Dual Role of Inflammasome Adaptor ASC in Cancer

Abstract

Apoptosis-associated Speck-like protein containing a CARD (caspase activation and recruitment domain) (ASC), also called PYCARD/Target of Methylation-induced Silencing-1 (TMS1), was originally discovered as a protein that forms aggregates ("specks") in human leukemia cells treated with chemotherapeutic agents. Its expression was found to be silenced by methylation in many human tumors, preventing tumor cells from undergoing apoptosis and supporting its role as a tumor suppressor. Subsequently, ASC was also identified as a central adaptor molecule of the inflammasome complex, which mediates the secretion of inflammatory cytokines (i.e., IL-1β and IL-18). Inflammatory cytokines have been shown to mediate tumor-promoting functions. Thus, in the context of cancer development and progression, ASC may exert opposing functions, i.e., be either tumor-suppressing by inducing tumor cell apoptosis, or tumor-promoting by favoring secretion of inflammatory cytokines (by tumor cells and/or tumor infiltrating myeloid cells) within the tumor microenvironment. Here, we report and discuss this dual role of ASC by also considering the final contribution of each of its two main functions in several cancer types, taking into consideration the correlation between ASC expression, clinical correlates, and patients' survival. ASC and inflammasome targeting strategies are being developed. However, before the use of such treatments in clinical practice, it is fundamental to better dissect the role of ASC in different tumors, in order to privilege or avoid their use in those tumors in which ASC exerts an anti-tumor or pro-tumor function, respectively.

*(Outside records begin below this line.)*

From an optimization exercise on the open Yosys and OpenROAD flow, aimed at small area, a short achievable clock period and few clock cycles; shortcuts taken in it are not production practice.
Only simulation tests tie the RTL to the original design; equivalence was not proved.
Power figures rest on the tool's default switching activity, not on a simulated workload.

==> flow/design.v <==
package dfs_pkg;
  localparam int VERTEX_W         = 6;
  localparam int CMD_W            = 2;
  localparam int VCOUNT_W         = 7;
  localparam int MAX_VERTICES_DEF = 64;
  localparam int QUEUE_DEPTH      = 2;
  localparam int PADDR_W          = 3;
  localparam int PDATA_W          = 32;
  localparam int REG_IDX_W        = PADDR_W - 2;
  localparam logic [CMD_W-1:0] CMD_CLEAR  = 2'd0;
  localparam logic [CMD_W-1:0] CMD_EDGE   = 2'd1;
  localparam logic [CMD_W-1:0] CMD_SEARCH = 2'd2;
  localparam logic [CMD_W-1:0] CMD_SPARE  = 2'd3;
  localparam logic [REG_IDX_W-1:0] REG_VERTEX_COUNT = 1'b0;
  localparam logic [VCOUNT_W-1:0] VCOUNT_RESET = 7'd64;
  typedef struct packed {
    logic [CMD_W-1:0]    cmd;
    logic [VERTEX_W-1:0] from_vertex;
    logic [VERTEX_W-1:0] to_vertex;
  } in_item_t;
  typedef struct packed {
    logic [VERTEX_W-1:0] path_vertex;
    logic                found;
    logic                last;
  } out_item_t;
endpackage
module dfs_ram #(
  parameter int WIDTH = 8,
  parameter int DEPTH = 64,
  localparam int AW = (DEPTH > 1) ? $clog2(DEPTH) : 1
) (
  input  logic             clk,
  input  logic             we,
  input  logic [AW-1:0]    waddr,
  input  logic [WIDTH-1:0] wdata,
  input  logic             re,
  input  logic [AW-1:0]    raddr,
  output logic [WIDTH-1:0] rdata
);
  logic [WIDTH-1:0] mem [DEPTH];
  logic [WIDTH-1:0] rdata_r;
  always_ff @(posedge clk) begin
    if (we) begin
      mem[waddr] <= wdata;
    end
    if (re) begin
      rdata_r <= mem[raddr];
    end
  end
  assign rdata = rdata_r;
endmodule
import dfs_pkg::*;
module dfs_front #(
  parameter int MAX_VERTICES = MAX_VERTICES_DEF
) (
  input  logic     clk,
  input  logic     rst_n,
  input  logic     in_valid,
  output logic     in_ready,
  input  dfs_pkg::in_item_t in_data,
  output logic     q_valid,
  input  logic     q_ready,
  output dfs_pkg::in_item_t q_item,
  output dfs_pkg::in_item_t q_next
);
  localparam int QAW = (QUEUE_DEPTH > 1) ? $clog2(QUEUE_DEPTH) : 1;
  localparam int QCW = QAW + 1;
  localparam logic [VCOUNT_W-1:0] MAXV = VCOUNT_W'(MAX_VERTICES);
  logic [CMD_W+2*VERTEX_W-1:0] entries_r [QUEUE_DEPTH];
  logic [QAW-1:0]   wptr_r, wptr_nxt;
  logic [QAW-1:0]   rptr_r, rptr_nxt;
  logic [QCW-1:0]   cnt_r, cnt_nxt;
  logic             keep;
  logic             push;
  logic             pop;
  logic             edge_ok;
  assign edge_ok = ({1'b0, in_data.from_vertex} < MAXV) &&
                   ({1'b0, in_data.to_vertex} < MAXV);
  always_comb begin
    case (in_data.cmd)
      CMD_CLEAR:  keep = 1'b1;
      CMD_SEARCH: keep = 1'b1;
      CMD_EDGE:   keep = edge_ok;
      default:    keep = 1'b0;
    endcase
  end
  assign in_ready = (cnt_r != QCW'(QUEUE_DEPTH));
  assign q_valid  = (cnt_r != '0);
  assign q_item   = entries_r[rptr_r];
  assign push     = in_valid && in_ready && keep;
  assign pop      = q_valid && q_ready;
  always_comb begin
    wptr_nxt = push ? wptr_r + QAW'(1) : wptr_r;
    rptr_nxt = pop ? rptr_r + QAW'(1) : rptr_r;
    cnt_nxt  = cnt_r + QCW'(push) - QCW'(pop);
  end
  assign q_next = (push && (wptr_r == rptr_nxt)) ? in_data : entries_r[rptr_nxt];
  always_ff @(posedge clk) begin
    if (!rst_n) begin
      wptr_r <= '0;
      rptr_r <= '0;
      cnt_r  <= '0;
    end else begin
      wptr_r <= wptr_nxt;
      rptr_r <= rptr_nxt;
      cnt_r  <= cnt_nxt;
    end
  end
  always_ff @(posedge clk) begin
    if (push) begin
      entries_r[wptr_r] <= in_data;
    end
  end
endmodule
import dfs_pkg::*;
module dfs_engine #(
  parameter int MAX_VERTICES = MAX_VERTICES_DEF
) (
  input  logic                clk,
  input  logic                rst_n,
  input  logic [VCOUNT_W-1:0] vertex_count,
  input  logic                q_valid,
  output logic                q_ready,
  input  dfs_pkg::in_item_t            q_item,
  input  dfs_pkg::in_item_t            q_next,
  output logic                out_valid,
  input  logic                out_ready,
  output dfs_pkg::out_item_t           out_data
);
  localparam int NV = MAX_VERTICES;
  localparam int VW = (NV > 1) ? $clog2(NV) : 1;
  localparam int DW = VW + 1;
  localparam logic [VCOUNT_W-1:0] MAXV = VCOUNT_W'(NV);
  localparam int JQD = 4;            
  localparam int JAW = 2;
  localparam int JW  = VW + 1 + DW;   
  logic [NV-1:0]  adj_r [NV];
  logic [NV-1:0]  hs_r;           
  logic           clr_q;          
  logic           run_r;          
  logic [NV-1:0]  addr_r;         
  logic           te_r;           
  logic [NV-1:0]  rp_r;           
  logic [VW-1:0]  root_r;         
  logic [VW-1:0]  tgt_r;          
  logic [DW-1:0]  depth_r;        
  logic [NV-1:0]  avail_r;        
  logic [NV-1:0]  reach_r;        
  logic           conv_r;         
  logic           doom_r;         
  logic [VW-1:0]  ring_r [NV];    
  logic [VW-1:0]  base_r;
  logic [DW-1:0]  unread_r;       
  logic [JW-1:0]  jq_r [JQD];
  logic [JAW-1:0] jq_wp_r, jq_rp_r;
  logic [JAW:0]   jq_cnt_r;
  logic [DW-1:0]  e_k_r;          
  logic [VW-1:0]  e_ptr_r;        
  logic           ov_r;
  dfs_pkg::out_item_t od_r;
  logic           o_free;
  assign o_free = !ov_r || out_ready;
  logic [VCOUNT_W-1:0] live_cnt;
  logic [NV-1:0]       live_mask;
  logic                start_ok, tgt_ok, trivial;
  logic                head_search, head_other;
  logic                start;         
  logic                take;          
  logic                is_clear, is_edge;
  assign live_cnt = (vertex_count > MAXV) ? MAXV : vertex_count;
  always_comb begin
    for (int i = 0; i < NV; i++) live_mask[i] = (VCOUNT_W'(i) < live_cnt);
  end
  assign start_ok    = ({1'b0, q_item.from_vertex} < live_cnt);
  assign tgt_ok      = ({1'b0, q_item.to_vertex} < live_cnt);
  assign trivial     = !start_ok || !tgt_ok || (q_item.from_vertex == q_item.to_vertex);
  assign head_search = !run_r && q_valid && (q_item.cmd == CMD_SEARCH);
  assign head_other  = !run_r && q_valid && (q_item.cmd != CMD_SEARCH);
  logic           stepping;
  logic [DW-1:0]  s_depth;
  logic           s_te;
  logic [NV-1:0]  s_avail;
  logic [VW-1:0]  s_tgt;
  logic [VW-1:0]  s_root;
  logic [NV-1:0]  tgt_oh, below;
  logic [NV-1:0]  rd;
  logic [NV-1:0]  c1, c2;
  logic [NV-1:0]  low1, low2;
  logic           any1, any2;
  logic           hit1, hit2;
  logic [VW-1:0]  nxt1, nxt2;
  logic           has_par;
  logic           push_ok;
  logic           jq_full;
  logic [DW-1:0]  gp_idx;
  logic [VW-1:0]  gp;
  logic [NV-1:0]  gp_oh;
  logic [NV-1:0]  hn_oh;
  assign stepping = run_r || start;
  assign s_depth  = run_r ? depth_r : DW'(1);
  assign s_te     = run_r && te_r;
  assign s_avail  = run_r ? avail_r :
                    (live_mask & (hs_r | (NV'(1) << q_item.to_vertex)) &
                     ~(NV'(1) << q_item.from_vertex));
  assign s_tgt    = run_r ? tgt_r : q_item.to_vertex;
  assign s_root   = run_r ? root_r : q_item.from_vertex;
  always_comb begin
    for (int i = 0; i < NV; i++) begin
      tgt_oh[i] = (s_tgt == VW'(i));
      below[i]  = (VW'(i) < s_tgt);
    end
  end
  always_comb begin
    rd = '0;
    for (int i = 0; i < NV; i++) begin
      rd = rd | (adj_r[i] & {NV{addr_r[i]}});
    end
  end
  assign has_par = run_r && !te_r && (depth_r != DW'(1));
  assign c1   = rd & s_avail;
  assign c2   = rp_r & avail_r & {NV{has_par}};
  assign any1 = |c1;
  assign any2 = |c2;
  assign low1 = c1 & (~c1 + NV'(1));
  assign low2 = c2 & (~c2 + NV'(1));
  assign hit1 = (|(c1 & tgt_oh)) && !(|(c1 & below));
  assign hit2 = (|(c2 & tgt_oh)) && !(|(c2 & below));
  always_comb begin
    nxt1 = '0;
    nxt2 = '0;
    for (int i = 0; i < NV; i++) begin
      if (low1[i]) nxt1 = nxt1 | VW'(i);
      if (low2[i]) nxt2 = nxt2 | VW'(i);
    end
  end
  assign push_ok = ((s_depth - DW'(1)) + unread_r) < DW'(NV);
  assign jq_full = (jq_cnt_r == (JAW+1)'(JQD));
  assign gp_idx  = depth_r - DW'(3);
  assign gp      = (gp_idx == '0) ? root_r : ring_r[VW'(base_r + gp_idx[VW-1:0] - VW'(1))];
  assign gp_oh   = NV'(1) << gp;
  assign hn_oh   = NV'(1) << q_next.from_vertex;
  logic [NV-1:0]  reach_nxt;
  logic           conv_now;
  always_comb begin
    for (int i = 0; i < NV; i++) begin
      reach_nxt[i] = reach_r[i] || (live_mask[i] && (|(adj_r[i] & reach_r)));
    end
  end
  assign conv_now = run_r && !conv_r && (reach_nxt == reach_r);
  logic           job;            
  logic [VW-1:0]  job_v0;
  logic           job_f0;
  logic [DW-1:0]  job_len;
  logic           do_push;        
  logic           do_swap;        
  logic           do_pop;         
  logic           fin_hit, fin_miss, fin;
  logic [NV-1:0]  low_sel;
  logic [VW-1:0]  nxt_sel;
  logic [DW-1:0]  depth_nxt;
  assign start = head_search && !trivial && !jq_full;
  always_comb begin
    do_push  = 1'b0;
    do_swap  = 1'b0;
    do_pop   = 1'b0;
    fin_hit  = 1'b0;
    fin_miss = 1'b0;
    low_sel  = low1;
    nxt_sel  = nxt1;
    if (run_r && doom_r) begin
      fin_miss = 1'b1;
    end else if (stepping) begin
      if (s_te) begin
        if (any1) begin
          do_swap = 1'b1;
          fin_hit = hit1;
        end else if (depth_r == DW'(2)) begin
          fin_miss = 1'b1;
        end else begin
          do_pop = 1'b1;
        end
      end else begin
        if (any1) begin
          do_push = push_ok;
          fin_hit = push_ok && hit1;
        end else if (any2) begin
          do_swap = 1'b1;
          fin_hit = hit2;
          low_sel = low2;
          nxt_sel = nxt2;
        end else if (s_depth <= DW'(2)) begin
          fin_miss = 1'b1;
        end else begin
          do_pop = 1'b1;
        end
      end
    end
  end
  assign fin       = fin_hit || fin_miss;
  assign depth_nxt = do_push ? s_depth + DW'(1) : (do_pop ? s_depth - DW'(1) : s_depth);
  always_comb begin
    job     = 1'b0;
    job_v0  = s_root;
    job_f0  = fin_hit;
    job_len = fin_hit ? depth_nxt : DW'(1);
    take    = 1'b0;
    if (fin) begin
      job     = 1'b1;
      job_v0  = fin_hit ? s_root : '0;
    end else if (head_search && trivial && !jq_full) begin
      job     = 1'b1;
      job_v0  = (start_ok && tgt_ok) ? q_item.from_vertex : '0;
      job_f0  = start_ok && tgt_ok;
      job_len = DW'(1);
    end
    if (head_other) begin
      take = 1'b1;
    end else if (head_search) begin
      take = !jq_full;
    end
  end
  assign q_ready  = take;
  assign is_clear = take && (q_item.cmd == CMD_CLEAR);
  assign is_edge  = take && (q_item.cmd == CMD_EDGE);
  always_ff @(posedge clk) begin
    if (!rst_n) begin
      run_r <= 1'b0;
    end else begin
      run_r <= stepping && !fin;
    end
  end
  always_ff @(posedge clk) begin
    clr_q <= !rst_n;
    if (start) begin
      root_r  <= q_item.from_vertex;
      tgt_r   <= q_item.to_vertex;
      reach_r <= NV'(1) << q_item.to_vertex;
      conv_r  <= 1'b0;
      doom_r  <= 1'b0;
    end else if (run_r && !conv_r) begin
      reach_r <= reach_nxt;
      conv_r  <= conv_now;
      doom_r  <= conv_now && !reach_r[root_r];
    end
    if (stepping) begin
      depth_r <= depth_nxt;
      if (do_push || do_swap) begin
        avail_r <= s_avail & ~low_sel & (conv_now ? reach_r : '1);
      end else begin
        avail_r <= s_avail & (conv_now ? reach_r : '1);
      end
      if (do_push || do_swap) begin
        te_r <= 1'b0;
      end else if (do_pop) begin
        te_r <= 1'b1;
      end else begin
        te_r <= s_te;
      end
      if (any1) begin
        rp_r <= rd;
      end
    end
    if (!stepping || fin) begin
      addr_r <= hn_oh;
    end else if (do_push || do_swap) begin
      addr_r <= low_sel;
    end else if (do_pop) begin
      addr_r <= gp_oh;
    end
    if (do_push) begin
      ring_r[VW'(base_r + s_depth[VW-1:0] - VW'(1))] <= nxt_sel;
    end else if (do_swap) begin
      ring_r[VW'(base_r + s_depth[VW-1:0] - VW'(2))] <= nxt_sel;
    end
  end
  logic          clr;
  logic [NV-1:0] wrow, wcol;
  assign clr = clr_q || is_clear;
  always_comb begin
    for (int i = 0; i < NV; i++) begin
      wrow[i] = is_edge && (q_item.from_vertex == VW'(i));
      wcol[i] = (q_item.to_vertex == VW'(i));
    end
  end
  always_ff @(posedge clk) begin
    for (int i = 0; i < NV; i++) begin
      for (int j = 0; j < NV; j++) begin
        adj_r[i][j] <= (adj_r[i][j] && !clr) || (wrow[i] && wcol[j]);
      end
      hs_r[i] <= (hs_r[i] && !clr) || wrow[i];
    end
  end
  logic [VW-1:0]      h_v0;
  logic               h_f0;
  logic [DW-1:0]      h_len;
  logic               emit;
  logic               h_last;
  logic               from_ring;
  dfs_pkg::out_item_t e_item;
  assign {h_v0, h_f0, h_len} = jq_r[jq_rp_r];
  assign emit      = (jq_cnt_r != '0) && o_free;
  assign h_last    = ((e_k_r + DW'(1)) == h_len);
  assign from_ring = (e_k_r != '0);
  always_comb begin
    if (from_ring) begin
      e_item.path_vertex = ring_r[e_ptr_r];
      e_item.found       = 1'b1;
    end else begin
      e_item.path_vertex = h_v0;
      e_item.found       = h_f0;
    end
    e_item.last = h_last;
  end
  always_ff @(posedge clk) begin
    if (job) begin
      jq_r[jq_wp_r] <= {job_v0, job_f0, job_len};
    end
  end
  always_ff @(posedge clk) begin
    if (!rst_n) begin
      jq_wp_r  <= '0;
      jq_rp_r  <= '0;
      jq_cnt_r <= '0;
      e_k_r    <= '0;
      e_ptr_r  <= '0;
      base_r   <= '0;
      unread_r <= '0;
      ov_r     <= 1'b0;
    end else begin
      jq_wp_r  <= jq_wp_r + JAW'(job);
      jq_rp_r  <= jq_rp_r + JAW'(emit && h_last);
      jq_cnt_r <= jq_cnt_r + (JAW+1)'(job) - (JAW+1)'(emit && h_last);
      if (fin_hit) begin
        base_r <= base_r + VW'(depth_nxt - DW'(1));
      end
      unread_r <= unread_r + (fin_hit ? depth_nxt - DW'(1) : '0) -
                  DW'(emit && from_ring);
      if (emit) begin
        ov_r    <= 1'b1;
        od_r    <= e_item;
        e_k_r   <= h_last ? '0 : e_k_r + DW'(1);
        if (from_ring) begin
          e_ptr_r <= e_ptr_r + VW'(1);
        end
      end else if (out_ready) begin
        ov_r    <= 1'b0;
      end
    end
  end
  assign out_valid = ov_r;
  assign out_data  = od_r;
endmodule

Keywords: ASC/TMS1; IL-18; IL1; inflammasome; myeloid cells; tumor cells; tumor suppressor gene.

FIGURE 1

Dual role of ASC/TMS1 in cancer. (A) Pro-apoptotic function. In normal epithelial cells differentiation and stress/damage cell signals induce the onco-suppressor p53 to activate transcription of several genes, among these ASC. Activated ASC binds to Bax and the ASC-Bax complex translocates to mitochondria mediating Citochrome C (Cit C) release. Cit C activates the initiator caspases-8 or -9, which in turn activate caspase-3 and the apoptotic cascade. At difference with normal epithelial cells, in cancer cell methylation (Meth) of the promoter region of ASC induces gene silencing and inhibits apoptosis, thus contributing to cell survival and tumor development (Hanahan and Weinberg, 2011). (B) Pro-inflammatory function in cancer cells. In cancer cells and myeloid cells (such as TAMs), recognition of pathogen- or damage-associated molecular patterns (PAMPs, DAMPs) induces the assembly/polymerization of the inflammasome molecular complex, which in cancer cells is otherwise often constitutively activated as a result of genetic lesions (Kolb et al., 2014; Kantono and Guo, 2017; Karan, 2018; Karki and Kanneganti, 2019). The inflammasome is composed by a multimerized module formed by a sensor Nod Leucine-Rich Repeat-containing receptor, such as NLRP3, bound to the pyrin domain of the adaptor ASC, which in turn is bound, through its CARD domain, to pro-caspase-1. The multimerized complex forms a speck that induces caspase-1 activation. Caspase-1 can then catalyze the proteolytic cleavage and activation of IL-1β and IL-18. Sensing of PAMPS or DAMPS also induces activation of NF-κB, which translocates to the nucleus and activates transcription of pro-IL-1β and pro-IL-18. ASC specks and inflammatory cytokines (IL-1β and IL-18) are released from cancer cells, through mechanisms not completely elucidated (?), and captured by TAMs contributing to massive IL-1β release with auto-activation of cancer cells, as well as triggering of other immune or stromal cell components in the tumor microenvironment. IL-18 can contribute to cancer cell proliferation by inhibiting caspase-8 mediated apoptosis.